Monday 19 November 2018

The Scleroderma Tooth Fairy. Scleroderma, Raynaud's, Autoimmune Rare Disease. Nicola Whitehill.

The Scleroderma Tooth Fairy. 
Scleroderma, Raynaud's, Autoimmune Rare Disease. 

#RaynaudsFreeWorld #SclerodermaFreeWorld  

Over here in the northern hemisphere the summer holidays have finished. As scleroderma patients, we know all too well, that we do not have a holiday from this diagnosis. 

More often than not, the management of the multi complex symptoms makes for a full time job

I have previously, likened my experience to being an Olympic athlete

However, this year, I feel that my experience has been more like a circus performer, by way of juggling the many demands which my disease brings.

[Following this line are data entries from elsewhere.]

### src/rtl/esp_uart.sv
// esp_uart: CPU-side STATUS/DATA responder with TX/RX FIFOs and an 11-bit
// framed UART (start, 8 data LSB first, SOF flag, stop) to the ESP32.
module esp_uart_fifo #(
  parameter int AW = 4
) (
  input  logic       clk,
  input  logic       reset,
  input  logic       push,
  input  logic [8:0] din,
  input  logic       pop,
  output logic [8:0] dout,
  output logic       empty,
  output logic       full
);
  logic [8:0]  mem_q [2**AW];
  logic [AW:0] wp_q, rp_q;
  assign empty = wp_q == rp_q;
  assign full  = (wp_q ^ rp_q) == {1'b1, {AW{1'b0}}};
  assign dout  = mem_q[rp_q[AW-1:0]];
  always_ff @(posedge clk)
    if (push && !full) mem_q[wp_q[AW-1:0]] <= din;
  always_ff @(posedge clk or posedge reset)
    if (reset) begin
      wp_q <= '0;
      rp_q <= '0;
    end else begin
      if (push && !full) wp_q <= wp_q + 1'b1;
      if (pop && !empty) rp_q <= rp_q + 1'b1;
    end
endmodule

module esp_uart #(
  parameter int BAUD_DIV        = 14,
  parameter int FIFO_DEPTH_LOG2 = 4
) (
  input  logic        clk,
  input  logic        reset,
  input  logic        bus_addr,
  input  logic [31:0] bus_wrdata,
  input  logic        bus_wren,
  input  logic        bus_rden,
  output logic [31:0] bus_rddata,
  input  logic        uart_rxd,
  output logic        uart_txd
);
  localparam int BW = $clog2(BAUD_DIV);
  localparam logic [BW-1:0] BMAX  = BW'(BAUD_DIV - 1);
  localparam logic [BW-1:0] BHALF = BW'(BAUD_DIV / 2 - 1);

  typedef enum logic [2:0] {S_IDLE, S_START, S_DATA, S_FLAG, S_STOP} state_t;

  logic [8:0]  tx_head, rx_head;
  logic        tx_empty, tx_full, rx_empty, rx_full;
  logic        tx_push, tx_pop, rx_push, rx_pop, st_wr;
  state_t      tx_state_q, tx_state_d, rx_state_q, rx_state_d;
  logic [BW-1:0] tx_baud_q, tx_baud_d, rx_baud_q, rx_baud_d;
  logic [2:0]  tx_bit_q, tx_bit_d, rx_bit_q, rx_bit_d;
  logic [8:0]  tx_sh_q, tx_sh_d, rx_sh_q, rx_sh_d;
  logic [1:0]  sync_q;
  logic        prev_q, ovf_q, ovf_d, ferr_q, ferr_d, ferr_set;
  logic [31:0] rddata_q, rddata_d;
  logic        tx_tick, rx_tick, rxs, unused_bits;

  assign unused_bits = ^bus_wrdata[31:9];
  assign tx_push = bus_wren & bus_addr;
  assign st_wr   = bus_wren & ~bus_addr;
  assign rx_pop  = bus_rden & bus_addr & ~rx_empty;
  assign tx_tick = tx_baud_q == '0;
  assign rx_tick = rx_baud_q == '0;
  assign rxs     = sync_q[1];
  assign bus_rddata = rddata_q;
  // Driven straight from async-reset state so reset forces the line idle at once
  assign uart_txd = (tx_state_q == S_START) ? 1'b0 :
                    (tx_state_q == S_DATA || tx_state_q == S_FLAG) ? tx_sh_q[0] : 1'b1;

  esp_uart_fifo #(.AW(FIFO_DEPTH_LOG2)) u_tx_fifo (
    .clk(clk), .reset(reset), .push(tx_push), .din(bus_wrdata[8:0]), .pop(tx_pop),
    .dout(tx_head), .empty(tx_empty), .full(tx_full)
  );
  esp_uart_fifo #(.AW(FIFO_DEPTH_LOG2)) u_rx_fifo (
    .clk(clk), .reset(reset), .push(rx_push), .din(rx_sh_q), .pop(rx_pop),
    .dout(rx_head), .empty(rx_empty), .full(rx_full)
  );

  always_comb begin
    tx_state_d = tx_state_q;
    tx_baud_d  = (tx_state_q == S_IDLE) ? tx_baud_q : tx_tick ? BMAX : tx_baud_q - 1'b1;
    tx_bit_d   = tx_bit_q;
    tx_sh_d    = tx_sh_q;
    tx_pop     = 1'b0;
    case (tx_state_q)
      S_IDLE: if (!tx_empty) begin
        tx_pop     = 1'b1;
        tx_sh_d    = tx_head;
        tx_baud_d  = BMAX;
        tx_state_d = S_START;
      end
      S_START: if (tx_tick) begin
        tx_state_d = S_DATA;
        tx_bit_d   = '0;
      end
      S_DATA: if (tx_tick) begin
        tx_sh_d    = {1'b0, tx_sh_q[8:1]};
        tx_bit_d   = tx_bit_q + 3'd1;
        tx_state_d = (tx_bit_q == 3'd7) ? S_FLAG : S_DATA;
      end
      S_FLAG: if (tx_tick) tx_state_d = S_STOP;
      // Chain straight into the next start bit when more bytes are queued
      S_STOP: if (tx_tick) begin
        tx_pop     = !tx_empty;
        tx_sh_d    = tx_empty ? tx_sh_q : tx_head;
        tx_state_d = tx_empty ? S_IDLE : S_START;
      end
      default: tx_state_d = S_IDLE;
    endcase
  end

  always_comb begin
    rx_state_d = rx_state_q;
    rx_baud_d  = (rx_state_q == S_IDLE) ? rx_baud_q : rx_tick ? BMAX : rx_baud_q - 1'b1;
    rx_bit_d   = rx_bit_q;
    rx_sh_d    = rx_sh_q;
    rx_push    = 1'b0;
    ferr_set   = 1'b0;
    case (rx_state_q)
      S_IDLE: if (prev_q && !rxs) begin
        rx_state_d = S_START;
        rx_baud_d  = BHALF;
      end
      S_START: if (rx_tick) begin
        rx_state_d = rxs ? S_IDLE : S_DATA;
        rx_bit_d   = '0;
      end
      S_DATA: if (rx_tick) begin
        rx_sh_d    = {rxs, rx_sh_q[8:1]};
        rx_bit_d   = rx_bit_q + 3'd1;
        rx_state_d = (rx_bit_q == 3'd7) ? S_FLAG : S_DATA;
      end
      S_FLAG: if (rx_tick) begin
        rx_sh_d    = {rxs, rx_sh_q[8:1]};
        rx_state_d = S_STOP;
      end
      S_STOP: if (rx_tick) begin
        rx_push    = rxs;
        ferr_set   = !rxs;
        rx_state_d = S_IDLE;
      end
      default: rx_state_d = S_IDLE;
    endcase
  end

  assign ovf_d  = (rx_push & rx_full) | (ovf_q & ~(st_wr & bus_wrdata[2]));
  assign ferr_d = ferr_set | (ferr_q & ~(st_wr & bus_wrdata[3]));
  assign rddata_d = !bus_rden ? rddata_q :
                    bus_addr  ? {23'b0, rx_empty ? 9'b0 : rx_head} :
                                {28'b0, ferr_q, ovf_q, tx_full, ~rx_empty};

  always_ff @(posedge clk or posedge reset)
    if (reset) begin
      tx_state_q <= S_IDLE;
      tx_baud_q  <= '0;
      tx_bit_q   <= '0;
      tx_sh_q    <= '0;
      rx_state_q <= S_IDLE;
      rx_baud_q  <= '0;
      rx_bit_q   <= '0;
      rx_sh_q    <= '0;
      sync_q     <= 2'b11;
      prev_q     <= 1'b1;
      ovf_q      <= 1'b0;
      ferr_q     <= 1'b0;
      rddata_q   <= '0;
    end else begin
      tx_state_q <= tx_state_d;
      tx_baud_q  <= tx_baud_d;
      tx_bit_q   <= tx_bit_d;
      tx_sh_q    <= tx_sh_d;
      rx_state_q <= rx_state_d;
      rx_baud_q  <= rx_baud_d;
      rx_bit_q   <= rx_bit_d;
      rx_sh_q    <= rx_sh_d;
      sync_q     <= {sync_q[0], uart_rxd};
      prev_q     <= sync_q[1];
      ovf_q      <= ovf_d;
      ferr_q     <= ferr_d;
      rddata_q   <= rddata_d;
    end
endmodule

### config.mk
export PLATFORM = sky130hd
export DESIGN_NAME = esp_uart
export DESIGN_NICKNAME = d
export VERILOG_FILES = /design/src/rtl/esp_uart.sv
export SDC_FILE = /design/constraint.sdc
export NUM_CORES = 1
export LEC_CHECK = 0
export CORE_MARGIN = 2
export CORE_UTILIZATION = 53
export DETAILED_ROUTE_END_ITERATION = 7
export MAX_ROUTING_LAYER = met4
export PLACE_DENSITY = 0.71
export SYNTH_ARGS = -nofsm -noshare
export SYNTH_HDL_FRONTEND = slang
export SYNTH_SLANG_ARGS = --single-unit
### constraint.sdc
create_clock -name clk -period 3.3 [get_ports clk]
set_input_delay 0.66 -clock clk [delete_from_list [all_inputs] [get_ports clk]]
set_output_delay 0.66 -clock clk [all_outputs]
set_load 0.01 [all_outputs]
---- After elaboration in Yosys (flattened, before gate mapping) ----
Memory sizes are Yosys's and may differ from the RTL's.
Index checks and enable logic that the tools add are counted.
word-level totals
  bits in registers ....................... 95
  bits in writable memories ............... 288
  bits of input ports ..................... 38
  output and inout bits ................... 33
  logic and storage cells ................. 141
  memories kept ........................... 2
memory list
  name             words  width  read ports  clocked after Yosys merged registers in  write ports  line  text
  u_rx_fifo.mem_q  16     9      1           0                                        1            15    logic [8:0] mem_q [2**AW];
  u_tx_fifo.mem_q  16     9      1           0                                        1            15
cells by class
  add/subtract/negate cells ............... 8
  eq/ne operators ......................... 24
  mux-type cells .......................... 48
  bitwise operators ....................... 17
  reductions and logical operators ........ 25
operators by type and width
  kind                                               number
  two-way mux 9 bit                                  5
  two-way mux 3 bit                                  13
  two-way mux 4 bit                                  8
  one-hot mux 3 bit (5 select lines)                 2
  one-hot mux 9 bit (3 select lines)                 1
  adder 5 x 1 -> 5 bit (second input constant)       4
  != test 2 bit (second input constant)              9
  two-way mux 1 bit                                  15
  == test 3 x 2 -> 1 bit (second input constant)     4
  == test 3 bit (second input constant)              4
  one-hot mux 3 bit (2 select lines)                 2
  == test 5 bit                                      2
  == test 5 bit (second input constant)              2
  AND reduction 5 bit                                2
  bitwise XOR 5 bit                                  2
  bitwise AND 1 bit                                  9
  AND reduction 3 bit                                3
  zero test 4 bit                                    2
  subtractor 4 x 1 -> 4 bit (second input constant)  2
  adder 3 x 1 -> 3 bit (second input constant)       2
  == test 3 x 1 -> 1 bit (second input constant)     2
  zero test 3 bit                                    2
  logical AND 1 bit                                  5
  zero test 1 bit                                    5
  other kinds (10)                                   15

---- Logic depth before layout (Yosys ltp) ----
Gate-level depths: netlist (run 1).
  word-level depth ........................ 6
  mapped depth ............................ 8
  gate-level depth less buffers ........... 6

---- Modules after synthesis ----
A second synthesis (run 1) with hierarchy kept.
second synthesis, totals
  cell total of the unflattened synthesis .. 866
  area, all modules ....................... 15,041.9 um^2
modules (own cells, without submodules)
  module                     instances  cells an instance  area an instance (um^2)  seq. area each (um^2)
  esp_uart_fifo (u_tx_fifo)  1          302                6,227.2                  4,574.4
  esp_uart_fifo (u_rx_fifo)  1          302                6,164.7                  4,574.4
  esp_uart                   1          262                2,650.0                  1,305.0

---- Worst setup path before layout (run 1) ----
OpenSTA, ideal clock, no wires.
  path kind ............................... reg2reg
  from .................................... reg rx_baud_q[0]
  to ...................................... mem u_rx_fifo.mem_q[3][0], enable pin
  setup time .............................. 387 ps
  arrival time ............................ 2,146 ps
  data required time ...................... 2,913 ps
  slack ................................... 768 ps
  stages on the path, launching flop included .. 6
  path buffers ............................ 0
  clock period less this slack ............ 2,532 ps
  cells stage by stage .................... dfrtp_1 nor4_2 nand4_1 a21oi_2 nand2_1 nor3_1
on the way
  cells in the longest elaborated chain, start to end .. 6
RTL lines
  item                                     line  text
  start: declaration                       56    logic [BW-1:0] tx_baud_q, tx_baud_d, rx_baud_q, rx_baud_d;
  start signal: assignment                 179   rx_baud_q <= rx_baud_d;
  zero test 4 bit                          69    assign rx_tick = rx_baud_q == '0;
  two-way mux 1 bit                        143   S_STOP: if (rx_tick) begin
  two-way mux 1 bit                        125   case (rx_state_q)
  logical AND 1 bit                        21    if (push && !full) mem_q[wp_q[AW-1:0]] <= din;
  two-way mux 1 bit                        21
  two-way mux 1 bit (not written as such)  21
  end: declaration                         15
No other way between the ends.

---- Worst setup path in the final report (run 1) ----
  from .................................... reg rx_baud_q[0]
  to ...................................... mem u_rx_fifo.mem_q[13][2], enable pin
Same word-level chain as after synthesis.

==> run metrics, run 1 <==
Area contributors post-synth edfxtp_1 58%, dfrtp_1 12%, mux4_2 4.5%; CTS root buffer clkbuf_16; gr usage total 0.212; post-place setup slack 0.572 ns; antenna-violating nets left 0; unrepaired setup endpoints after global routing no; crit-path cells nor4_2 > nand4_1 > a21oi_2 > nand2_1 > nor2_1 > buf_4; Setup WS post-layout 0.565 ns; CP peak stage delay 0.50 ns; ANT cells 0; Post-Syn Instances 947; clock input transition at the sequential cells of the worst setup and hold paths 0.06 ns; Synth Cell Area 14900 µm²; leakage 5.96 nW; total number of vias 7993; Top FF cell, synth edfxtp_1; mean post-synth cell area 15.8 µm²; Die Area 29500 µm²; Synth Warn # 0; Post-synth EDFFs 288; final hold vios 0; final WL 29.5 mm; I/O pin cnt 71; Power Dens Cells 810 nW/µm²; Initial Util 0.537; met3 wire length 1.36 mm; Clock Sinks 360; PortBufs 24; GR Overflow Total 0; Area Growth Syn to Fin 12.4%; die height 172 µm; largest area contributor in the netlist edfxtp_1; vias in the first global route 8062; Worst-Skew Late Latency 0.52 ns; fraction of registers with async set/reset 0.200; Peak supply drop 0.000583 V; Setup Viol. Count Final 0; TritonRoute pass-1 iters 5; Setup Fix Bufs, Post-CTS 0; Layout Nets 1044; Switch Pwr 4.21 mW; fillers 2125; Hold Buf Count CTS 0; Final Max Slew Viols 0; post-synthesis cell type count 60; largest net degree at the start of global routing 45; Vias/cell 5.72; fin crit share 0.829; routability cong. 0.812; Worst Path Arrival 2.97 ns; DP HPWL 18.5 mm; Worst setup EP type flip-flop; TNS Setup 0 ns; initial antenna violation count 0; critical path type reg -> reg; crit-path max FO 9; Worst EP required 3.54 ns; Final min period 2.73 ns; Top Metal Used met4; Die X 172 µm; most common cell after layout, fill and taps aside edfxtp_1; first-pass GRT wire length 45.6 mm; max_slew headroom 0.483; Clk network pwr share 0.297; share of cells above drive strength 1 0.175; worst reg2reg path depth 6; proportion of power drawn by combinational gates 0.275; wire length per cell 21.1 µm; H-tree levels 2; row count 61; Seq cells post-synth 360; clock buffer count from CTS 37; clk_skew 0.0129 ns; DRC 0; cell count after placement 1331; Seq/Total Area, Yosys 0.700; worst-margin pin slew 0.775 ns; Internal 9.38 mW; Hold Path Class reg -> reg; DRT met1 WL 12.4 mm; Crit-path slowest cell nor4_2; status complete, no violations; f_max 366 MHz; WL met2 14.7 mm; # Max-Cap Violations 0; clock buffer depth 3; switching share of power 0.310; core box area 27800 µm²; crit path launch type flip-flop; Starting DRT DRC Count 622; Resize count post-CTS 0; top cell type's share of synthesized area 0.579; CTS tree done; worst hold path stage count 0; commonest non-fill, non-tap cells in the layout 288 x edfxtp_1, 66 x dfrtp_1, 54 x mux2i_1, 51 x nand2_1, 44 x mux2_2; Sequential Power Share 0.428; final std cells w/o fill 1398
==> cell usage after synthesis (18+ instances only) <==
cell type	number
buf_2	20
nand2_1	51
a31oi_1	25
o21ai_0	25
mux4_2	30
mux2_2	44
o22ai_1	23
mux2i_1	54
nor2_1	43
buf_4	23
inv_1	22
clkbuf_1	20
dfrtp_1	69
a21oi_1	18
edfxtp_1	288
==> routing by layer <==
layer,vias up,GRT usage
li1,3677,-
met1,4022,0.273
met2,219,0.345
met3,75,0.0308
met4,0,0.0833
met5,-,-
==> power by group through the flow <==
stage / Combinational [mW] / Clock (mW) / Sequential (mW)
finish: 3.73 / 4.04 / 5.81
global route: 4.06 / 4.29 / 5.87
CTS: 3.76 / 4.11 / 5.81
detailed placement: 3.74 / 0 / 5.90
global placement: 3.68 / 0 / 5.88
floorplan: 2.93 / 0 / 5.72
==> area by class of cell <==
| type | instances | area (µm²) | area share |
|---|---|---|---|
| clock buffer | 56 | 1110 | 0.0661 |
| clock inverter | 11 | 81.3 | 0.00485 |
| multi-input combinational | 514 | 4070 | 0.243 |
| sequential | 360 | 10500 | 0.623 |
| inverter | 22 | 83.8 | 0.00500 |
| tap | 378 | 473 | 0.0282 |
| timing repair buffer | 57 | 500 | 0.0298 |
==> critical path: cells and delay by family, from the launching register on <==
family | cells | cell delay [ns]
simple gates | 4 | 1.36
buf+inv | 1 | 0.24
flops | 1 | 0.45
compound gates | 1 | 0.39
==> kinds of logic after synthesis <==
kind of cell | count (synthesis) | synth area share
flip-flops | 360 | 0.700
AND/OR/NAND/NOR | 184 | 0.0620
AO/OA/AOI/OAI | 136 | 0.0615
multiplexers | 128 | 0.115
buffers and inverters | 95 | 0.0325
XOR/XNOR | 29 | 0.0170
adder cells (fa/ha/maj) | 14 | 0.0117
other | 1 | 0.000251
==> sequential cells by signal (all words and copies together), names as in the netlist <==
name	count
tx_state_q	3
tx_bit_q	3
rx_baud_q	4
rx_sh_q	9
u_tx_fifo.mem_q	144
u_rx_fifo.rp_q	5
ovf_q	1
u_rx_fifo.mem_q	144
u_tx_fifo.wp_q	5
rx_bit_q	3
ferr_q	1
u_rx_fifo.wp_q	5
tx_sh_q	9
rx_state_q	3
u_tx_fifo.rp_q	5
sync_q	2
bus_rddata	9
prev_q	1
tx_baud_q	4
==> metrics by stage <==
stage | hold slack (ns) | cell area, µm² | utilization | total power [mW]
after floorplan | 0.345 | 15000 | - | 8.64
after global placement | 0.346 | 15600 | 0.561 | 9.56
after detailed placement | 0.347 | 15600 | 0.561 | 9.64
after CTS | 0.355 | 16800 | 0.604 | 13.7
after global routing | 0.359 | 16800 | 0.604 | 14.2
final | 0.354 | 16800 | 0.604 | 13.6
==> final timing paths <==
check | start | endpoint | slack [ns]
setup reg to reg | rx_baud_q[0]$_DFF_PP0_ | u_rx_fifo.mem_q[13][2]$_DFFE_PP_ | 0.57
min in group asynchronous | reset | tx_baud_q[2]$_DFF_PP0_ | 0.56
max in group asynchronous | reset | prev_q$_DFF_PP1_ | 2.02
hold reg to reg | sync_q[0]$_DFF_PP1_ | sync_q[1]$_DFF_PP1_ | 0.35
hold / removal | sync_q[0]$_DFF_PP1_ | sync_q[1]$_DFF_PP1_ | 0.35
setup / recovery | rx_baud_q[0]$_DFF_PP0_ | u_rx_fifo.mem_q[13][2]$_DFFE_PP_ | 0.57
Power figures use the tool's default switching activity.
==> run 2, diff against run 1 <==
==> constraint.sdc (replaced) <==
create_clock -name clk -period 2.8 [get_ports clk]
set_input_delay 0.56 -clock clk [delete_from_list [all_inputs] [get_ports clk]]
set_output_delay 0.56 -clock clk [all_outputs]
set_load 0.01 [all_outputs]
==> run 2 against run 1 <==
  * Power increased by 19%
  * Combinational power increased by 20%
  * Global-route usage increased by 0.21 points
  * Worst hold slack got worse by 0.053 ns
  * Design area increased by 0.84%
  * Clock skew decreased by 0.0033 ns
  * Sequential power increased by 18%
==> run metrics, run 2 (synthesis gave the netlist of run 1 again) <==
CTS root buffer clkbuf_16; Crit-path slowest cell clkdlybuf4s50_1; Worst EP required 2.24 ns (-1.30 ns); row count 61 (unchanged); H-tree levels 2 (unchanged); Layout Utilization 0.609 (+0.00509); final WL 29.5 mm (about the same); Power Dens Cells 958 nW/µm² (+18%); max_slew headroom 0.506 (+0.0230); worst hold slack 0.302 ns (-0.0529 ns); crit path launch type flip-flop; wire length per cell 20.9 µm (-0.87%); final hold vios 0 (unchanged); total number of vias 8125 (+1.7%); Clock Sinks 360 (unchanged); crit-path max FO 12 (+3); f_max 379 MHz; Worst-Skew Late Latency 0.52 ns (about the same); antenna-violating nets left 0 (unchanged); Hold Path Class in -> async; Worst Path Arrival 2.08 ns (-0.89 ns); Worst setup EP type output pin; TritonRoute pass-1 iters 5 (unchanged); Area Growth Syn to Fin 13.3%; clock buffer depth 3 (unchanged); commonest non-fill, non-tap cells in the layout 288 x edfxtp_1, 66 x dfrtp_1, 54 x mux2i_1, 51 x nand2_1, 44 x mux2_2; Vias/cell 5.76 (+0.71%); leakage 6.07 nW (+1.8%); ANT cells 0 (unchanged); post-place setup slack 0.278 ns (-0.293 ns); DP HPWL 18.7 mm (+1.2%); Initial Util 0.537 (unchanged); Die X 172 µm (unchanged); CTS tree done; crit-path cells nor2_1 > a21oi_1 > nand2_1 > clkdlybuf4s50_1; # Max-Cap Violations 0 (unchanged); Setup Fix Bufs, Post-CTS 0 (unchanged); status complete, no violations; share of cells above drive strength 1 0.193 (+0.0181); Final Cell Area 16900 µm² (+0.84%); clock input transition at the sequential cells of the worst setup and hold paths 0.06 ns (about the same); Starting DRT DRC Count 744 (+20%); unrepaired setup endpoints after global routing no; fin crit share 0.942; TNS Setup 0 ns (unchanged); Resize count post-CTS 0 (unchanged); largest net degree at the start of global routing 45 (unchanged); register area 10500 µm² (unchanged); cell count after placement 1343 (+0.90%); vias in the first global route 8081 (+0.24%); fillers 2077 (-2.3%); most common cell after layout, fill and taps aside edfxtp_1; final std cells w/o fill 1411 (+0.93%); die height 172 µm (unchanged); Hold Buf Count CTS 0 (unchanged); Die Area 29500 µm² (unchanged); clock buffer count from CTS 37 (unchanged); I/O pin cnt 71 (unchanged); Setup Viol. Count Final 0 (unchanged); PnR Total Power 16.2 mW (+19%); CP peak stage delay 0.56 ns (+0.06 ns); PortBufs 24 (unchanged); critical path type reg -> out; Peak supply drop 0.000665 V (+14%); worst-margin pin slew 0.739 ns (-0.0352 ns); core box area 27800 µm² (unchanged); Layout Nets 1056 (+1.1%); gr usage total 0.214 (+0.00213); Final min period 2.64 ns; placed inst area 15700 µm² (+0.66%); Final Max Slew Viols 0 (unchanged); clk_skew 0.00965 ns (-0.00326 ns); first-pass GRT wire length 46.2 mm (+1.3%); GR Overflow Total 0 (unchanged); Setup WS post-layout 0.161 ns (-0.404 ns); routability cong. 0.824 (+1.5%); DRC 0 (unchanged); multi-input logic area 4070 µm² (unchanged); initial antenna violation count 0 (unchanged)
-- run 2: where the power goes --
part	internal, mW	switching [mW]
sequential	6.33	0.528
clock	2.94	1.94
combinational	1.95	2.53
-- run 2: final timing paths --
kind / from / to / slack, ns / cells after the start
setup / recovery: tx_state_q[0]$_DFFE_PP0P_ / uart_txd / 0.16 / 4
hold / removal: reset / tx_state_q[2]$_DFFE_PP0P_ / 0.30 / 2
setup reg to reg: rx_baud_q[0]$_DFF_PP0_ / u_rx_fifo.mem_q[2][4]$_DFFE_PP_ / 0.24 / 6
hold reg to reg: sync_q[0]$_DFF_PP1_ / sync_q[1]$_DFF_PP1_ / 0.36 / 0
max in group asynchronous: reset / u_tx_fifo.rp_q[2]$_DFFE_PP0P_ / 1.91 / 3
min in group clk: sync_q[0]$_DFF_PP1_ / sync_q[1]$_DFF_PP1_ / 0.36 / 0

Although the warmer temperature during the summer months, 'The Magic of Summer', is most welcome, a different set of symptoms present, with pain, fatigue and 'tin man' being a constant.   

The seasonal change from summer to autumn always causes me to have a heavy heart, even though I try to not let this seasonal reality sadden me. 

I know that I will have to prepare for battening down my hatches, and a return to my eskimo-style outfits.

This year, I have been very fragile, having starting the year with shingles. 

At the start of spring 2018, I wrote about the Pandora's Box and my skin cancer experience.   

I also wrote about my ongoing dental issues due to my diagnosis, 'If we only had more research'.

In this article I will be focussing on the dental and oral implications which this diagnosis can bring, and in particular, my recent dental visits.   

Tightening of the skin on the face, combined with shrinkage to the soft tissue around the mouth and lips, causes thinning to the lips, with deep lines around the mouth.  

This change in facial shape and appearance can cause multiple complications. Including, tooth loss due to the recession of the gums and tooth root reabsorption.

A dry mouth symptom can lead to mouth infections and tooth abscess. 

Mouth opening can be very difficult, making a dentist appointment timely and requiring a patient, understanding, scleroderma informed dentist.  

I am extremely grateful to my dentist, Dr Andrew Booth, and dental hygienist, Louise Doran  for their continued patience and expertise.  

I see Louise every three months, combined with appointments with Andrew, every six months. However, this schedule is often interrupted by way of an emergency appointment due to a flare caused by an infection. 


Day 28 Scleroderma Awareness Month 2016. 

Day 18 Scleroderma Awareness Month 2016.  

I have difficulty holding a tooth brush due to the physical limitation in my hands and fingers.
Over the years, I have developed gum recession. 

This is excruciatingly painful, causing dental involvement requiring tooth extractions and increased susceptibility to infection, aided by a continual dry mouth. 

I am devastated to have had 3 tooth extractions due to scleroderma. 

However, on the bigger picture scale, I know that this is a small irrelevance, compared to some of the organ devastation which other patients experience. 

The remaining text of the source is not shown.